▶ TASK GOAL
Exactly as written, restate the material below from its first line through the line containing "6: report_power, final", and stop there.

'''

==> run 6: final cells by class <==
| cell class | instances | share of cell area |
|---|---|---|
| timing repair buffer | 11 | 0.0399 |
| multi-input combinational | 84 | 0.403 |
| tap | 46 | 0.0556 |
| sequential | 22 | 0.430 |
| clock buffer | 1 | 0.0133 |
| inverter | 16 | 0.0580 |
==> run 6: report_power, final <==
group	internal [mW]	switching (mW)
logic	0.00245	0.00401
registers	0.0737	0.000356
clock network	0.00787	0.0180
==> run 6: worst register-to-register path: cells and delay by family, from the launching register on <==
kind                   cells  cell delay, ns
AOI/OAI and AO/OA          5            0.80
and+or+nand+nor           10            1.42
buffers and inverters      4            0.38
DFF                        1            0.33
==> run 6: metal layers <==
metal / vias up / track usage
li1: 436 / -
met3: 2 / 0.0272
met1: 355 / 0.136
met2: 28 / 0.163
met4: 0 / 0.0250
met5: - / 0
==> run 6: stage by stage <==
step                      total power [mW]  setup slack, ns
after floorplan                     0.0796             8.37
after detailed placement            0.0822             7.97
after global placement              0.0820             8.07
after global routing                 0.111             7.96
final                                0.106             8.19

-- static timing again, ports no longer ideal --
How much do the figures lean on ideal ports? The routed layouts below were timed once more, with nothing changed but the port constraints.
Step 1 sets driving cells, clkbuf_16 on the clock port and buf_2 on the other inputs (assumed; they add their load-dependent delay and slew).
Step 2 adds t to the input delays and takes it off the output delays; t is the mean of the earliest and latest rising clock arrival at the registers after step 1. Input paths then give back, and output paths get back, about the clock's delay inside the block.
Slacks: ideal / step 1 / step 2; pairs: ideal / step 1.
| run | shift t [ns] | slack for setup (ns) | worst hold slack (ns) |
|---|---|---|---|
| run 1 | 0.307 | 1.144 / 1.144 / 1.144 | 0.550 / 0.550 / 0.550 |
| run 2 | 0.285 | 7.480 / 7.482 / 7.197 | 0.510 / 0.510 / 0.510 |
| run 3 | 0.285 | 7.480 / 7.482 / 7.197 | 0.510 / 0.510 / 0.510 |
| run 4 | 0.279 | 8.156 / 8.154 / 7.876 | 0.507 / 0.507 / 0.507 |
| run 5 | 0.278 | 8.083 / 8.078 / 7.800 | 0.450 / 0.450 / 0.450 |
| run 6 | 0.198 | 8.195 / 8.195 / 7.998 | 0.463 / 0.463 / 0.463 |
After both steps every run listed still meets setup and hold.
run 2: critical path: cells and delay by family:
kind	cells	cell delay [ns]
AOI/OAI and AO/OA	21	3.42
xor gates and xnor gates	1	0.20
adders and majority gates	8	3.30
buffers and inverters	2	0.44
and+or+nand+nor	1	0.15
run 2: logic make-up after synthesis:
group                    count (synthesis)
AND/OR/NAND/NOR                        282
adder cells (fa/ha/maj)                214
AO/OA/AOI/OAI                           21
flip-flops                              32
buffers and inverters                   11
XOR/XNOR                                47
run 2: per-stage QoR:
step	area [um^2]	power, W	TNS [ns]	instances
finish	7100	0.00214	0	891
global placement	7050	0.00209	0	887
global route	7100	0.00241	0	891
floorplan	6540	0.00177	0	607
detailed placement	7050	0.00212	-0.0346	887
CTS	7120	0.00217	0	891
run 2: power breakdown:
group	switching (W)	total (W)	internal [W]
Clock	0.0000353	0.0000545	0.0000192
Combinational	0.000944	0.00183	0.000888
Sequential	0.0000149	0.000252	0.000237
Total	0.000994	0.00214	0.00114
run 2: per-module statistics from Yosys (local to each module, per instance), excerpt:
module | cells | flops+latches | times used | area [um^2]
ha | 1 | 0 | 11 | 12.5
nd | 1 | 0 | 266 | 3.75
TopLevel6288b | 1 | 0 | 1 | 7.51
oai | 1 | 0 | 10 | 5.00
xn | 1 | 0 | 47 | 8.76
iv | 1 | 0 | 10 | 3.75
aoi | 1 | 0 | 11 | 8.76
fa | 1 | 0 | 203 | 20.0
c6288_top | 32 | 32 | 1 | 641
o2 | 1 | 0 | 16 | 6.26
Source: an optimization exercise on an open RTL-to-GDS flow (aim: small area, a short achievable clock period and few clock cycles). Production flows keep margins and buffers that such runs may drop.
The RTL was checked by simulation tests, not by an equivalence proof against the original design.
No activity file was given, so power comes from the tool's default toggle rates.

### flow/run.sh
#!/bin/bash
# synth_recipe.tcl (not shown) runs the flow's synth.tcl, then flattens the netlist and writes it again
# the make line also repeats each setting of config.mk as NAME=value (left out here)
make -C /OpenROAD-flow-scripts/flow DESIGN_CONFIG=/design/flow/config.mk WORK_HOME=/design/flow/orfs CLKGATE_MAP_FILE= SYNTH_SCRIPT=/design/flow/synth_recipe.tcl finish
### flow/config.mk
export PLATFORM = sky130hd
export DESIGN_NAME = cpu_cache
export DESIGN_NICKNAME = cpu_cache
export VERILOG_FILES = /design/flow/design.v
export SDC_FILE = /design/flow/constraint.sdc
export NUM_CORES = 8
export LEC_CHECK = 0
export CAP_MARGIN = 20
export CORE_MARGIN = 2
export CORE_UTILIZATION = 40
export SLEW_MARGIN = 20
### flow/constraint.sdc
create_clock -name core_clock -period 11.0 [get_ports {clk}]
set_input_delay 2.2000 -clock core_clock [delete_from_list [all_inputs] [get_ports {clk}]]
set_output_delay 2.2000 -clock core_clock [all_outputs]
set_load 0.01 [all_outputs]
Context: an optimization exercise on an open-source flow, tuned for small area. The choices shown serve that exercise and are no tape-out recipe.
The RTL was checked by simulation tests, not by an equivalence proof against the original design.
Power figures rest on the tool's default switching activity, not on a simulated workload.

`flow/flow/run.sh`:
```
#!/bin/bash
# The standard layout (standard.sh) with two changes: every port gets a plain
# buf_1 as its buffer, and clock tree synthesis adds no dummy load cells.
set -euo pipefail
export BUFFER_PORTS_ARGS="-buffer_cell sky130_fd_sc_hd__buf_1"
export CTS_ARGS="-sink_clustering_enable -repair_clock_nets -dont_use_dummy_load -buf_list {sky130_fd_sc_hd__clkbuf_2 sky130_fd_sc_hd__clkbuf_4}"
bash standard.sh > standard_flow.log 2>&1
```
`flow/standard.sh`:
```
#!/bin/bash
# synth_recipe.tcl (not shown) runs the flow's synth.tcl, then flattens the netlist and writes it again
# the make line also repeats each setting of config.mk as NAME=value (left out here)
make -C /OpenROAD-flow-scripts/flow DESIGN_CONFIG=/design/flow/config.mk WORK_HOME=/design/flow/orfs CLKGATE_MAP_FILE= SYNTH_SCRIPT=/design/flow/synth_recipe.tcl "${@:-finish}"
```
`flow/config.mk`:
```
export PLATFORM = sky130hd
export DESIGN_NAME = ALU_microprocessor
export DESIGN_NICKNAME = ALU_microprocessor
export VERILOG_FILES = /design/flow/design.v
export SDC_FILE = /design/flow/constraint.sdc
export NUM_CORES = 4
export LEC_CHECK = 0
export CAP_MARGIN = 20
export CORE_MARGIN = 2
export CORE_UTILIZATION = 40
export CTS_BUF_LIST = sky130_fd_sc_hd__clkbuf_2 sky130_fd_sc_hd__clkbuf_4
export GPL_TIMING_DRIVEN = 0
export SLEW_MARGIN = 20
export SYNTH_HIERARCHICAL = 1
```
`flow/constraint.sdc`:
```
create_clock -name core_clock -period 7.0 [get_ports {alu_clk}]
set_input_delay 1.4000 -clock core_clock [delete_from_list [all_inputs] [get_ports {alu_clk}]]
set_output_delay 1.4000 -clock core_clock [all_outputs]
set_load 0.01 [all_outputs]
```
Background: an optimization exercise with open tools, aiming at small area. Do not read the settings as production practice.
RTL that was checked went through simulation tests only; none was proved equivalent to the original.
The RTL of run 1 was laid out without a check of its function.

## flow/design.v (module list and top-level ports; edited modules follow where they fit)
// module MatrixMultiplier: 974 lines
module MatrixMultiplier
    #(
        parameter WIDTH = 16
    )(
        input                            NRST,CLK,START,
        input      signed [WIDTH - 1: 0] A,B,
        output     signed [2*WIDTH  : 0] OUT,
        output                           OUT_STROBE
    );
  // ...
==> flow/run.sh <==
#!/bin/bash
# synth_recipe.tcl (not shown) runs the flow's synth.tcl, then flattens the netlist and writes it again
# the make line also repeats each setting of config.mk as NAME=value (left out here)
make -C /OpenROAD-flow-scripts/flow DESIGN_CONFIG=/design/flow/config.mk WORK_HOME=/design/flow/orfs CLKGATE_MAP_FILE= SYNTH_SCRIPT=/design/flow/synth_recipe.tcl finish
==> flow/config.mk <==
export PLATFORM = sky130hd
export DESIGN_NAME = MatrixMultiplier
export DESIGN_NICKNAME = MatrixMultiplier
export VERILOG_FILES = /design/flow/design.v
export SDC_FILE = /design/flow/constraint.sdc
export NUM_CORES = 4
export LEC_CHECK = 0
export CAP_MARGIN = 20
export CORE_MARGIN = 2
export CORE_UTILIZATION = 40
export SLEW_MARGIN = 20
==> flow/constraint.sdc <==
create_clock -name core_clock -period 7.5 [get_ports {CLK}]
set_input_delay 1.5000 -clock core_clock [delete_from_list [all_inputs] [get_ports {CLK}]]
set_output_delay 1.5000 -clock core_clock [all_outputs]
set_load 0.01 [all_outputs]
==> results by group, run 1 <==
Outcome
  – Status: timing/DRC/antenna clean

Placement
  – DPL Wire Length: around 21 mm

Clock tree
  – Clock sink total: 35
  – CTS Buffer Depth: 2
  – Clk Latency, worst-skew pair: about 310 ps
  – Post-CTS Setup Inserts: 0
  – CTS H-Tree Depth: 2

Drt
  – DRC Markers: 0
  – First drt pass iteration count: 5
  – Metal2 WL: between 10 and 15 mm

STA
  – Worst hold margin: 495 ps
  – Final worst setup slack: between 300 and 400 ps

Layout
  – Area of the multi-input gates: roughly 0.0074 mm^2
  – Non-filler instance count after layout: 1,408

Synthesis
  – Post-Synth Simple-Gate Area: 0.168
  – Largest family of logic cells by synthesized area: adder cells
  – Syn Std Cell Area: 0.00929 mm^2
  – Commonest cells post-synth: inv_1, fa_1, nand2_1
  – Xor/xnor share of the synthesized area: 0.0151

Setup path
  – Kind of end point of the critical path: flip-flop
  – R2r worst-path depth: 22
  – Critical R2R Launch: s1$_DFF_PN0_
  – CP Class: in2reg
  – CP max FO: 8
  – Req. time, crit path: roughly 7700 ps

Floorplanning
  – Die height: approximately 160 um
  – Die area: 0.0245 mm^2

'''

▶ EXERCISE RESULT
==> run 6: final cells by class <==
| cell class | instances | share of cell area |
|---|---|---|
| timing repair buffer | 11 | 0.0399 |
| multi-input combinational | 84 | 0.403 |
| tap | 46 | 0.0556 |
| sequential | 22 | 0.430 |
| clock buffer | 1 | 0.0133 |
| inverter | 16 | 0.0580 |
==> run 6: report_power, final <==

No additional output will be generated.